Gentle mockery aside, one of estate agents’ key strengths is that they are a true high street presence. They’re places you can still walk into and speak to a person. They keep tissue boxes under their desks and they understand their job is to hand-hold as much as to haggle. Moving house is much more emotional than calling a ride or booking a hotel. These are obvious reasons the property sales model is rooted firmly in the physical.
Another obvious and unignorable factor is that there’s no fresh-faced young consumer groups to disrupt it for. The millennial and Gen Z tribes are largely locked out of the property market. Estate agents don’t need to reorientate their strategy. They’re still selling to the same customers they had decades ago, even if this time they’re back for investments rather than homes.
There’s a huge difference between estate agents and proptech firms – locality. By the very nature of what they do, high street agents can’t go global. Their main strength is their core understanding of a local area.
Proptech on the other hand can and should be taking a global view. The key is establishing a homogenous system that can work across global house-selling markets. As platforms like Rentify and SpareRoom have shown, this is much easier in the rental market (because renting works in much the same way worldwide).
Will proptech ring in the revolution?
Proptech has affected the status quo. But you’d hardly call it a seismic shift.
Communication and administration is arguably more efficient between agents, buyers, sellers, lawyers, and builders. We can do virtual tours now. We have smart buildings where managers can dim lights and unlock doors remotely. But from an aerial view, the property industry still looks exactly the same as it did 50 years ago. And there are very few industries in 2021 that can say that.
A pitfall of proptech is that it can’t tell a truly motivated buyer from a timewaster. Real estate is rife with nosy neighbours, dreamers, and daytrippers wanting to have a mosey around houses they can’t afford and will never act on. Worse than wasting agents’ time, they waste the time of genuine sellers who spend whole days cleaning for viewings. The only vanguard against this kind of activity is human-to-human conversation where agents can question and qualify potential buyers.
In the words of Patch founder Mark Allen,
We like to make the connection between the way people used to use travel agents and stock brokers – now we use Airbnb and trade stocks on the couch. Technology is sometimes gatekept and isn’t user-led, but it always ends up disintermediating for the better.
People want simple solutions that save time and money.

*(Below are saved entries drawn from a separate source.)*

$ cat src/mode_pkg.sv
// Shared types and constants for the power-mode sequencer
package mode_pkg;

	// =========================================
	// Operating modes (Gray codes along Init -> Normal -> Stop -> Sleep -> Restart -> Flash -> Failsafe)
	typedef enum logic [2:0] {
		st_init = 3'h0,
		st_normal = 3'h1,
		st_stop = 3'h3,
		st_sleep = 3'h2,
		st_restart = 3'h6,
		st_flash = 3'h7,
		st_failsafe = 3'h5
	} mode_e;

	// =========================================
	// Mode-select command codes
	localparam logic [2:0] CMD_NORMAL = 3'h0;
	localparam logic [2:0] CMD_SLEEP = 3'h1;
	localparam logic [2:0] CMD_STOP = 3'h2;
	localparam logic [2:0] CMD_FLASH = 3'h3;
	localparam logic [2:0] CMD_RESTART = 3'h4;

	// =========================================
	// Restart reason codes
	localparam logic [1:0] RM_NONE = 2'h0;
	localparam logic [1:0] RM_UNDERVOLT = 2'h1;
	localparam logic [1:0] RM_EXT_RESET = 2'h2;
	localparam logic [1:0] RM_WD_OR_CMD = 2'h3;
	// Fallback reason codes
	localparam logic [2:0] LH_NONE = 3'h0;
	localparam logic [2:0] LH_WD_FAIL = 3'h1;
	localparam logic [2:0] LH_FAILSAFE = 3'h2;

	// Configurations
	localparam logic [2:0] CFG_1 = 3'h1;
	localparam logic [2:0] CFG_2 = 3'h2;
	localparam logic [2:0] CFG_3 = 3'h3;
	localparam logic [2:0] CFG_4 = 3'h4;

	// Wake sources: bus, line, pin, periodic
	localparam int WAKE_W = 4;
	localparam int WAKE_PERIODIC = 3;

	// =========================================
	// Timing
	localparam int CLOCK_MHZ = 125;
	localparam int RESET_HOLD_SHORT_US = 10;
	localparam int RESET_HOLD_LONG_US = 20;
	localparam int CNT_W = 13;
	localparam logic [CNT_W-1:0] HOLD_SHORT_CYC = CNT_W'(RESET_HOLD_SHORT_US * CLOCK_MHZ);
	localparam logic [CNT_W-1:0] HOLD_LONG_CYC = CNT_W'(RESET_HOLD_LONG_US * CLOCK_MHZ);
	localparam int PER_W = 8;

	// =========================================
	// Host command group
	typedef struct packed {
		logic write;
		logic [2:0] mode_select_field;
		logic [WAKE_W-1:0] wake_enables;
		logic periodic_wake_enable;
		logic watchdog_enable;
		logic [PER_W-1:0] watchdog_period;
		logic reset_delay_long;
		logic fallback_drive;
		logic [1:0] secondary_supply_enables;
	} host_cmd_s;

	// Status group seen by host
	typedef struct packed {
		mode_e mode;
		logic [1:0] restart_reason_bits;
		logic [2:0] fallback_reason_bits;
		logic [WAKE_W-1:0] wake_status;
		logic from_sleep;
		logic illegal_cmd;
	} host_status_s;

endpackage

$ cat src/mode_sequencer.sv
// Power-mode state machine: Sleep, Stop, Software Flash and Restart
`timescale 1ns/100ps
`default_nettype none
module mode_sequencer (
	input wire logic clock,
	input wire logic reset,
	input wire logic clock_enable,
	input wire mode_pkg::host_cmd_s host_cmd,
	input wire logic status_read,
	input wire logic wake_read,
	input wire logic [mode_pkg::WAKE_W-2:0] wake_events,
	input wire logic wd_tick,
	input wire logic wd_fail,
	input wire logic undervoltage,
	input wire logic ext_reset_low,
	input wire logic test_pin,
	input wire logic [2:0] config_sel,
	output mode_pkg::host_status_s host_status,
	output logic host_reset_out_n,
	output logic host_interrupt_n,
	output logic fallback_output,
	output logic main_supply_enable,
	output logic [1:0] secondary_supply_enables,
	output logic watchdog_active,
	output logic [mode_pkg::PER_W-1:0] watchdog_period_out,
	output logic reception_enable,
	output logic slope_control_enable,
	output logic dev_mode
);
	import mode_pkg::*;

	// =========================================
	// State record
	typedef struct packed {
		mode_e mode;
		logic dev_mode;
		logic strap_taken;
		logic [WAKE_W-1:0] wake_en;
		logic periodic_en;
		logic wd_en;
		logic [PER_W-1:0] wd_period;
		logic reset_delay_long;
		logic [1:0] sec_en;
		logic fallback;
		logic fallback_cmd;
		logic [1:0] rm_bits;
		logic [2:0] lh_bits;
		logic [WAKE_W-1:0] wake_status;
		logic from_sleep;
		logic illegal_cmd;
		logic wd_miss;
		logic ack_pending;
		logic irq_n;
		logic rst_n;
		logic hold_start;
		logic main_en;
		logic wd_act;
		logic rx_en;
		logic slope_en;
	} seq_state_s;

	seq_state_s s_reg;
	seq_state_s s_next;
	logic hold_done;
	logic per_expired;
	logic [WAKE_W-1:0] wake_now;

	// Second-failure configs need two misses; wd_miss is cleared only on fail-safe exit
	function automatic logic needs_second(input logic [2:0] cfg);
		needs_second = (cfg == CFG_3) || (cfg == CFG_4);
	endfunction

	// Configs that cut supply and go fail-safe
	function automatic logic cuts_supply(input logic [2:0] cfg);
		cuts_supply = (cfg == CFG_2) || (cfg == CFG_4);
	endfunction

	// =========================================
	// Submodules
	hold_timer u_hold (
		.clock(clock),
		.reset(reset),
		.enable(clock_enable),
		.start(s_reg.hold_start),
		.long_sel(s_reg.reset_delay_long),
		.done(hold_done)
	);

	periodic_timer u_periodic (
		.clock(clock),
		.reset(reset),
		.enable(clock_enable),
		.run(s_reg.mode == st_stop && s_reg.periodic_en),
		.wd_tick(wd_tick),
		.period(s_reg.wd_period),
		.expired(per_expired)
	);

	// Enabled wake sources, periodic one included
	assign wake_now = {per_expired, wake_events} & s_reg.wake_en;

	// =========================================
	// Next-state logic
	always_comb begin
		s_next = s_reg;
		s_next.hold_start = 1'b0;
		// Interrupt line returns high unless set this cycle
		s_next.irq_n = 1'b1;
		if (!s_reg.strap_taken) begin
			s_next.strap_taken = 1'b1;
			s_next.dev_mode = !test_pin;
		end
		// Status read clears latched reasons, set wins over clear
		if (status_read) begin
			s_next.rm_bits = RM_NONE;
			s_next.lh_bits = LH_NONE;
			s_next.from_sleep = 1'b0;
			s_next.illegal_cmd = 1'b0;
		end
		if (wake_read) begin
			s_next.wake_status = '0;
			s_next.ack_pending = 1'b0;
		end
		// Host configuration writes outside frozen modes
		if (host_cmd.write && (s_reg.mode == st_normal || s_reg.mode == st_init)) begin
			s_next.wake_en = host_cmd.wake_enables;
			s_next.periodic_en = host_cmd.periodic_wake_enable;
			s_next.wd_en = host_cmd.watchdog_enable;
			s_next.wd_period = host_cmd.watchdog_period;
			s_next.reset_delay_long = host_cmd.reset_delay_long;
		end
		if (host_cmd.write && s_reg.mode != st_restart) begin
			s_next.sec_en = host_cmd.secondary_supply_enables;
			s_next.fallback_cmd = host_cmd.fallback_drive;
		end
		unique case (s_reg.mode)
			st_init: begin
				if (host_cmd.write && host_cmd.mode_select_field == CMD_NORMAL) begin
					s_next.mode = st_normal;
				end else if (host_cmd.write && host_cmd.mode_select_field == CMD_FLASH) begin
					s_next.mode = st_flash;
				end
			end
			st_normal: begin
				s_next.fallback = s_reg.fallback | host_cmd.write & host_cmd.fallback_drive;
				if (host_cmd.write) begin
					unique case (host_cmd.mode_select_field)
						CMD_SLEEP: begin
							if (host_cmd.wake_enables == '0) begin
								s_next.illegal_cmd = 1'b1;
								s_next.irq_n = 1'b0;
							end else begin
								s_next.mode = st_sleep;
								s_next.wd_en = 1'b0;
								s_next.wd_period = '0;
							end
						end
						CMD_STOP: begin
							if (!host_cmd.watchdog_enable && host_cmd.wake_enables == '0) begin
								s_next.illegal_cmd = 1'b1;
								s_next.wd_en = s_reg.wd_en;
								s_next.wd_period = s_reg.wd_period;
							end else begin
								s_next.mode = st_stop;
								s_next.wd_en = s_reg.wd_en;
								s_next.wd_period = s_reg.wd_period;
							end
						end
						CMD_FLASH: begin
							s_next.mode = st_flash;
							s_next.wd_en = s_reg.wd_en;
							s_next.wd_period = s_reg.wd_period;
							s_next.rst_n = 1'b0;
							s_next.hold_start = 1'b1;
						end
						default: begin
						end
					endcase
				end
			end
			st_sleep: begin
				if (wake_now != '0) begin
					s_next.mode = st_restart;
					s_next.wake_status = wake_now;
					s_next.from_sleep = 1'b1;
					s_next.rst_n = 1'b0;
					s_next.hold_start = 1'b1;
				end
			end
			st_stop: begin
				if (wake_now != '0) begin
					s_next.irq_n = 1'b0;
					s_next.wake_status = s_next.wake_status | wake_now;
				end
				if (per_expired && s_reg.periodic_en) begin
					s_next.irq_n = 1'b0;
					s_next.ack_pending = 1'b1;
					if (s_reg.wd_en && s_reg.ack_pending && !wake_read) begin
						s_next.mode = st_restart;
						s_next.rm_bits = RM_WD_OR_CMD;
						s_next.rst_n = 1'b0;
						s_next.hold_start = 1'b1;
					end
				end
				if (host_cmd.write && host_cmd.mode_select_field == CMD_NORMAL) begin
					s_next.mode = st_normal;
				end
			end
			st_flash: begin
				// Flash on an incoming reset pulse releases once hold ends
				if (hold_done) begin
					s_next.rst_n = 1'b1;
				end
				s_next.fallback = s_reg.fallback | s_reg.fallback_cmd;
				if (host_cmd.write && host_cmd.mode_select_field == CMD_RESTART) begin
					s_next.mode = st_restart;
					s_next.rm_bits = RM_WD_OR_CMD;
					s_next.rst_n = 1'b0;
					s_next.hold_start = 1'b1;
				end
			end
			st_restart: begin
				if (hold_done) begin
					s_next.mode = st_normal;
					s_next.rst_n = 1'b1;
				end
			end
			st_failsafe: begin
				if (wake_events != '0) begin
					s_next.mode = st_restart;
					s_next.lh_bits = LH_FAILSAFE;
					s_next.wd_miss = 1'b0;
					s_next.rst_n = 1'b0;
					s_next.hold_start = 1'b1;
				end
			end
			default: begin
				s_next.mode = st_init;
			end
		endcase
		// Watchdog failure handling by configuration
		if (wd_fail && !s_reg.dev_mode && s_reg.wd_en
			&& (s_reg.mode == st_normal || s_reg.mode == st_stop
			|| s_reg.mode == st_flash)) begin
			s_next.rst_n = 1'b0;
			s_next.hold_start = 1'b1;
			if (s_reg.mode == st_flash) begin
				s_next.mode = st_restart;
				s_next.rm_bits = RM_WD_OR_CMD;
			end else if (needs_second(config_sel) && !s_reg.wd_miss) begin
				s_next.wd_miss = 1'b1;
				s_next.mode = st_restart;
				s_next.rm_bits = RM_WD_OR_CMD;
			end else if (cuts_supply(config_sel)) begin
				s_next.mode = st_failsafe;
				s_next.fallback = 1'b1;
				s_next.lh_bits = LH_FAILSAFE;
			end else begin
				s_next.mode = st_restart;
				s_next.fallback = 1'b1;
				s_next.lh_bits = LH_WD_FAIL;
			end
		end
		// Undervoltage reset from Normal, Stop or Flash
		if (undervoltage && (s_reg.mode == st_normal || s_reg.mode == st_stop
			|| s_reg.mode == st_flash)) begin
			s_next.mode = st_restart;
			s_next.rm_bits = RM_UNDERVOLT;
			s_next.rst_n = 1'b0;
			s_next.hold_start = 1'b1;
		end
		// External reset pulled low wins in any awake mode except Restart
		if (ext_reset_low && s_reg.main_en && s_reg.mode != st_restart) begin
			s_next.mode = st_restart;
			s_next.rm_bits = RM_EXT_RESET;
			s_next.rst_n = 1'b0;
			s_next.hold_start = 1'b1;
		end
		// Supplies follow the mode; fallback is never cleared here
		s_next.main_en = !(s_next.mode == st_sleep || s_next.mode == st_failsafe);
		if (s_next.mode == st_sleep || s_next.mode == st_failsafe) begin
			s_next.sec_en = '0;
		end
		if (s_next.mode == st_normal && s_reg.mode != st_normal) begin
			s_next.wd_miss = s_reg.wd_miss;
		end
		s_next.fallback = s_next.fallback | s_reg.fallback;
		// Decoded outputs registered together with the mode they follow
		s_next.wd_act = s_next.wd_en && s_next.mode != st_sleep;
		s_next.rx_en = s_next.mode == st_normal || s_next.mode == st_flash;
		s_next.slope_en = s_next.mode != st_flash;
	end

	// State register
	always_ff @(posedge clock) begin
		if (reset) begin
			s_reg <= '0;
			s_reg.mode <= st_init;
			s_reg.irq_n <= 1'b1;
			s_reg.rst_n <= 1'b0;
			s_reg.hold_start <= 1'b1;
			s_reg.main_en <= 1'b1;
			s_reg.slope_en <= 1'b1;
			s_reg.periodic_en <= 1'b0;
		end else if (clock_enable) begin
			s_reg <= s_next;
		end
	end

	// Init keeps reset low; only a hold ending in Restart or Flash releases it
	// =========================================
	// Outputs, all from the state register
	assign host_status = '{mode: s_reg.mode, restart_reason_bits: s_reg.rm_bits,
		fallback_reason_bits: s_reg.lh_bits, wake_status: s_reg.wake_status,
		from_sleep: s_reg.from_sleep, illegal_cmd: s_reg.illegal_cmd};
	assign host_reset_out_n = s_reg.rst_n;
	assign host_interrupt_n = s_reg.irq_n;
	assign fallback_output = s_reg.fallback;
	assign main_supply_enable = s_reg.main_en;
	assign secondary_supply_enables = s_reg.sec_en;
	assign watchdog_active = s_reg.wd_act;
	assign watchdog_period_out = s_reg.wd_period;
	assign reception_enable = s_reg.rx_en;
	assign slope_control_enable = s_reg.slope_en;
	assign dev_mode = s_reg.dev_mode;
endmodule
`default_nettype wire

$ cat src/hold_timer.sv
// Reset-hold delay counter for the Restart mode
`timescale 1ns/100ps
`default_nettype none
module hold_timer (
	input wire logic clock,
	input wire logic reset,
	input wire logic enable,
	input wire logic start,
	input wire logic long_sel,
	output logic done
);
	import mode_pkg::*;

	typedef struct packed {
		logic [CNT_W-1:0] count;
		logic running;
		logic done;
	} hold_state_s;

	hold_state_s state_reg;
	hold_state_s state_next;

	// Load on start, count down, flag completion for one cycle
	always_comb begin
		state_next = state_reg;
		state_next.done = 1'b0;
		if (start) begin
			state_next.count = long_sel ? HOLD_LONG_CYC : HOLD_SHORT_CYC;
			state_next.running = 1'b1;
		end else if (state_reg.running) begin
			if (state_reg.count <= CNT_W'(1)) begin
				state_next.running = 1'b0;
				state_next.done = 1'b1;
			end else begin
				state_next.count = state_reg.count - CNT_W'(1);
			end
		end
	end

	always_ff @(posedge clock) begin
		if (reset) begin
			state_reg <= '0;
		end else if (enable) begin
			state_reg <= state_next;
		end
	end

	assign done = state_reg.done;
endmodule
`default_nettype wire

$ cat src/periodic_timer.sv
// Periodic wake-up timer driven by the watchdog time base
`timescale 1ns/100ps
`default_nettype none
module periodic_timer (
	input wire logic clock,
	input wire logic reset,
	input wire logic enable,
	input wire logic run,
	input wire logic wd_tick,
	input wire logic [mode_pkg::PER_W-1:0] period,
	output logic expired
);
	import mode_pkg::*;

	typedef struct packed {
		logic [PER_W-1:0] count;
		logic expired;
	} per_state_s;

	per_state_s state_reg;
	per_state_s state_next;

	// Count watchdog ticks; pulse at each period end
	always_comb begin
		state_next = state_reg;
		state_next.expired = 1'b0;
		if (!run) begin
			state_next.count = '0;
		end else if (wd_tick) begin
			if (state_reg.count + PER_W'(1) >= period) begin
				state_next.count = '0;
				state_next.expired = 1'b1;
			end else begin
				state_next.count = state_reg.count + PER_W'(1);
			end
		end
	end

	always_ff @(posedge clock) begin
		if (reset) begin
			state_reg <= '0;
		end else if (enable) begin
			state_reg <= state_next;
		end
	end

	assign expired = state_reg.expired;
endmodule
`default_nettype wire

$ cat config.mk
export PLATFORM = sky130hd
export DESIGN_NAME = mode_sequencer
export DESIGN_NICKNAME = d
export VERILOG_FILES = /design/src/mode_pkg.sv /design/src/mode_sequencer.sv /design/src/hold_timer.sv /design/src/periodic_timer.sv
export SDC_FILE = /design/constraint.sdc
export NUM_CORES = 1
export LEC_CHECK = 0
export BUFFER_PORTS_ARGS = -buffer_cell sky130_fd_sc_hd__buf_2
export CORE_MARGIN = 1
export CORE_UTILIZATION = 55
export CTS_BUF_LIST = sky130_fd_sc_hd__clkbuf_4 sky130_fd_sc_hd__clkbuf_8
export DETAILED_ROUTE_END_ITERATION = 8
export GPL_ROUTABILITY_DRIVEN = 1
export PLACE_DENSITY = 0.78
export SLEW_MARGIN = 20
export SYNTH_ARGS = -nofsm -noshare
export SYNTH_HDL_FRONTEND = slang
export SYNTH_HIERARCHICAL = 1
export SYNTH_SLANG_ARGS = --single-unit
$ cat constraint.sdc
create_clock -name clock -period 4.11 [get_ports clock]
set_clock_uncertainty 0.05 [all_clocks]
set_input_delay 0.411 -clock clock [delete_from_list [all_inputs] [get_ports clock]]
set_output_delay 0.411 -clock clock [all_outputs]
set_load 0.005 [all_outputs]
; Yosys cells after proc, flatten, opt, wreduce, memory -nomap -nowiden
; Index checks and enable logic that the tools add are counted.
[totals]
ff_bits = 68
latchBits = 0
ramBits = 0
rom_bits = 0
input_bits = 38
output_inout_bits = 32
wordCells = 214
mem_count = 0
[classes]
addsub = 2
multipliers = 0
div_mod_pow = 0
magnitude_cmp = 2
n_eq_ne = 30
n_shift = 0
mux = 92
bitwise = 8
n_reduce_logical = 50
[ops]
columns = operator, n
row1 = 3-bit 2-to-1 mux, 22
row2 = 2-bit 2-to-1 mux, 21
row3 = 9-bit 2-to-1 mux, 4
row4 = 1-bit 2-to-1 mux, 22
row5 = 3-bit by 2-bit == test with 1-bit output (second input constant), 7
row6 = 3-bit == test (second input constant), 7
row7 = 3-bit one-hot mux with 7 select lines, 1
row8 = 1-bit logical AND, 19
row9 = 9-bit one-hot mux with 2 select lines, 1
row10 = 8-bit 2-to-1 mux, 2
row11 = 15-bit 2-to-1 mux, 1
row12 = 5-bit 2-to-1 mux, 3
row13 = 5-bit by 1-bit != test with 1-bit output (second input constant), 3
row14 = 14-bit 2-to-1 mux, 1
row15 = 2-bit AND reduction, 7
row16 = 13-bit by 1-bit <= comparator with 1-bit output (second input constant), 1
row17 = 13-bit 2-to-1 mux, 1
row18 = 13-bit by 1-bit subtractor with 13-bit output (second input constant), 1
row19 = 12-bit 2-to-1 mux, 1
row20 = 4-bit 2-to-1 mux, 3
row21 = 10-bit 2-to-1 mux, 1
row22 = 5-bit != test (second input constant), 2
row23 = 3-bit by 1-bit == test with 1-bit output (second input constant), 3
row24 = 3-bit != test (second input constant), 3
row25 = other kinds (28), 47

; Logic depth before layout (Yosys ltp)
; Gate-level depths: netlist of the first run.
[depth]
ltp_word = 13
depth_mapped = 10
depth_no_buf = 9

; Hierarchy
; Netlist of the first run, hierarchy kept.
[by_module_without_submodules]
columns = mod, n_inst, cells_per_inst, area_each_um2, seq_area_each_um2
row1 = mode_sequencer, 1, 314, 2617.5, 880.8
row2 = hold_timer, 1, 114, 943.4, 300.3
row3 = periodic_timer, 1, 70, 619.3, 180.2

; Least setup slack after synthesis of the first run
; OpenSTA, ideal clock, no wires.
[synth_timing]
path_type = input-to-reg
from = input port host_cmd[14] (netlist bit)
to = register s_reg (netlist bit secondary_supply_enables[0])
setup_time_ps = 130
arrival_ps = 2160
t_required_ps = 3930
setup_slack_ps = 1770
path_stages = 8
path_buffers = 1
cell_sequence = or4_1 buf_2 a21o_1 a311oi_2 nor4_4 nor2_2 mux2i_1 o22ai_1
[synth_via]
elab_chain_cells = 13
elab_cells_between_ends = 16
cone_classes = eq/ne: 2 / mux: 9 / reduce/logical: 5
[synth_rtl]
columns = item, line
row1 = start: declaration, mode_sequencer.sv:8  ; input wire mode_pkg::host_cmd_s host_cmd,
row2 = 4-bit logical NOT *, "mode_sequencer.sv:149, mode_sequencer.sv:159"
row3 = 1-bit logical AND, mode_sequencer.sv:159  ; if (!host_cmd.watchdog_enable && host_cmd.wake_enables == '0) begin
row4 = 3-bit 2-to-1 mux, mode_sequencer.sv:159
row5 = 3-bit one-hot mux with 3 select lines *, mode_sequencer.sv:147  ; unique case (host_cmd.mode_select_field)
row6 = 3-bit 2-to-1 mux *, mode_sequencer.sv:146  ; if (host_cmd.write) begin
row7 = 3-bit one-hot mux with 7 select lines *, mode_sequencer.sv:136  ; unique case (s_reg.mode)
row8 = 3-bit 2-to-1 mux *, mode_sequencer.sv:242  ; if (wd_fail && !s_reg.dev_mode && s_reg.wd_en
row9 = 3-bit 2-to-1 mux *, mode_sequencer.sv:265  ; if (undervoltage && (s_reg.mode == st_normal || s_reg.mode == st_stop
row10 = 3-bit 2-to-1 mux *, mode_sequencer.sv:273  ; if (ext_reset_low && s_reg.main_en && s_reg.mode != st_restart) begin
row11 = 3-bit by 2-bit == test with 1-bit output / 3-bit == test (equally long branches), mode_sequencer.sv:281  ; if (s_next.mode == st_sleep || s_next.mode == st_failsafe) begin
row12 = 1-bit logical OR *, mode_sequencer.sv:281
row13 = 2-bit nonzero test (no line), -
row14 = 2-bit AND reduction (no line), -
row15 = end signal: assignment, mode_sequencer.sv:306  ; s_reg <= s_next;
row16 = end: declaration, mode_sequencer.sv:62  ; seq_state_s s_reg;
; Mark *: on every way between the ends. The rest lies on a longest branch, timed or not.
; A chain may end at the register's enable or synchronous reset.

; Worst setup path in the final report of the first run
[layout_timing]
from = register s_reg (netlist bit host_status[11])
to = register s_reg (netlist bit secondary_supply_enables[1])
[layout_via]
elab_chain_cells = 11
elab_cells_between_ends = 38
cone_classes = eq/ne: 9 / mux: 19 / reduce/logical: 10
[layout_rtl]
columns = item, line
row1 = "3-bit 2-to-1 mux, or another cell as far along", mode_sequencer.sv:159
row2 = "3-bit one-hot mux with 3 select lines, or another cell as far along", mode_sequencer.sv:147
row3 = "3-bit 2-to-1 mux, or another cell as far along", mode_sequencer.sv:146
row4 = 3-bit one-hot mux with 7 select lines / 1-bit logical AND (equally long branches), "mode_sequencer.sv:136, mode_sequencer.sv:243"
row5 = 3-bit 2-to-1 mux, mode_sequencer.sv:242
row6 = 3-bit 2-to-1 mux, mode_sequencer.sv:265
row7 = 3-bit 2-to-1 mux, mode_sequencer.sv:273
row8 = 3-bit by 2-bit == test with 1-bit output / 3-bit == test (equally long branches), mode_sequencer.sv:281
row9 = 1-bit logical OR, mode_sequencer.sv:281
row10 = 2-bit nonzero test (no line), -
row11 = 2-bit AND reduction (no line), -
; Several ways; a longest one is shown, not always the timed one.

==> results of run 1 <==
==> final timing paths <==
| path | startpoint | slack [ns] | end |
|---|---|---|---|
| worst min register to register | fallback_output | 0.41 | fallback_output |
| worst max register to register | host_status[11] | 1.15 | secondary_supply_enables[1] |
| worst max-delay path | host_status[11] | 1.15 | secondary_supply_enables[1] |
| worst min-delay path | test_pin | 0.19 | dev_mode |
==> power by group through the flow <==
stage | combinational (W) | clock [W] | sequential (W)
after floorplan | 0.000239 | 0 | 0.000726
after global placement | 0.000283 | 0 | 0.000745
after detailed placement | 0.000292 | 0 | 0.000746
after CTS | 0.000296 | 0.000567 | 0.000731
after global routing | 0.000328 | 0.000598 | 0.000738
final | 0.000300 | 0.000555 | 0.000733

Real estate is just one of those industries that has been difficult to crack because it’s such a complicated thing to try to make simple for people (buying and selling a home).
There’s other industries that are similar, but people have worked out how to put the user in control and remove middlemen.
Uber forced down taxi prices, Airbnb forced down hotel prices, and Spotify basically bankrupted all other music purchasing formats. The difference is, real estate firms don’t own the houses they sell. People do. Houses are full of financial, physical, and emotional value. They’re nest eggs, inheritances, places to raise families. There’s no margin shaving, undercutting, or mass producing to be had.
Startups can’t change house prices, but they can work to change and assist the market that creates these conditions.
The goal in the meantime might just be to shift the current state of the market to something a little better than “insane”.